Chicken stock makes my little frugal heart go pitter pat. Not only do you make it with stuff you would have thrown away anyway, but it is delicious and is super healthy for you. Can you tell I am pretty passionate about chicken stock? :)

For those of you who have never made it before, or have made it on the stove top and had to skim it and watch it and stir it, I am going to show you how to make it the easy way.

First, you need a crock pot. Mine is the normal size (6 quarts maybe? 8? I’m not sure.)

Then, you need some chicken bones. I roast a chicken once every 4-6 weeks and use the bones from that. Do not put skin or fat in because that will end up getting skimmed off at the end anyway and it doesn’t add any nutritional value or anything. Also, any cartilage on the bird is good. Cartilage will make it nice and gelatinous. (Which is what you want.) When you get the meat off of the bones, don’t get every single tiny little scrap of meat. Its better if there is a little bit of meat on there. (I’m not talking about noticeable amounts of meat. Just the stuff at some of the joints that is hard to get off, etc.)



(Mine have been in the fridge until I had time to make the stock, which is why they are all stuck together.)

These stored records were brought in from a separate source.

This is an optimization exercise on Yosys and OpenROAD, whose aim is small area, a short achievable clock period and few clock cycles per item, not a production implementation.
In this exercise RTL edits were held to simulation tests only and were not proved equivalent to the original.

==> flow/design.v (excerpt) <==
module gradient_row_span_generator #(
  parameter int unsigned FbMaxDim = 8192
) (
  input  logic          clk_i,
  input  logic          rst_ni,
  input  logic          s_axis_tvalid,
  output logic          s_axis_tready,
  input  logic [127:0]  s_axis_tdata,
  output logic          m_axis_tvalid,
  input  logic          m_axis_tready,
  output logic [63:0]   m_axis_tdata,
  output logic          m_axis_tuser,
  input  logic          cfg_we_i,
  input  logic [1:0]    cfg_idx_i,
  input  logic [13:0]   cfg_wdata_i
);
  logic [13:0] fbw_q, fbh_q, str_q;
  logic [15:0] str3_q;                  
  logic [13:0] wsat;
  assign wsat = (cfg_wdata_i > 14'(FbMaxDim)) ? 14'(FbMaxDim) : cfg_wdata_i;
  always_ff @(posedge clk_i or negedge rst_ni) begin
    if (!rst_ni) begin
      fbw_q <= 14'd640;
      fbh_q <= 14'd480;
      str_q <= 14'd640;
    end else if (cfg_we_i) begin
      if (cfg_idx_i == 2'd0) fbw_q <= wsat;
      if (cfg_idx_i == 2'd1) fbh_q <= wsat;
      if (cfg_idx_i == 2'd2) str_q <= wsat;
    end
  end
  always_ff @(posedge clk_i or negedge rst_ni) begin
    if (!rst_ni) str3_q <= 16'd1920;
    else         str3_q <= {2'b00, str_q} + {1'b0, str_q, 1'b0};
  end
  logic [7:2]  vld_q;
  logic        k_vld_q;
  ...
For scale: ~7500 cells after synthesis.
clock: 8.5 ns
lec_check: 0
cap_margin: 20
core_margin: 2
core_utilization: 40
setup_slack_margin: 3
slew_margin: 20
run.sh (not shown) runs the stock make flow with config.mk's settings and CLKGATE_MAP_FILE= SYNTH_SCRIPT=/design/flow/synth_recipe.tcl, a recipe that flattens the netlist after the stock synthesis.
The first run finished with timing, DRC and antenna clean.
Testbench counts at the start, summed over its fixed seeds: cycles 16,048, items 16,000.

Place bones in the crock pot. If you have more than one “set” of chicken bones, the stock will be even better. I had two “sets” one time and the liquid it made was seriously amazing—such a rich and deep flavor and it gelled when it was cold. (Which is a good sign. Means you made good stock!) (I am thinking “set of chicken bones” sounds better than chicken carcass.)

Next, you need some veggies and some spices.


I like to use a few carrots, some celery, some cloves of garlic (which I forgot to put in the picture), a bay leaf, dried oregano and parsley, onion, and some salt and pepper. You can even use vegetable scraps for this part. If you have ends of carrots or the tops of celery, just throw it in the freezer until you are ready to make stock and then put them in with the chicken bones. I don’t do that because I rarely use a whole bag of carrots or celery and I always forget. :)

Now, wash the carrots and celery if they haven’t already been washed. No need to peel the carrots. Cut up the carrots and celery into pieces. Doesn’t need to be small. Just so you are able to fit it in your crock pot.

Cut up the onion and cut into quarters. You can even leave the skin on if you want to. I hear it makes the stock a pretty brown color, but I have never done it.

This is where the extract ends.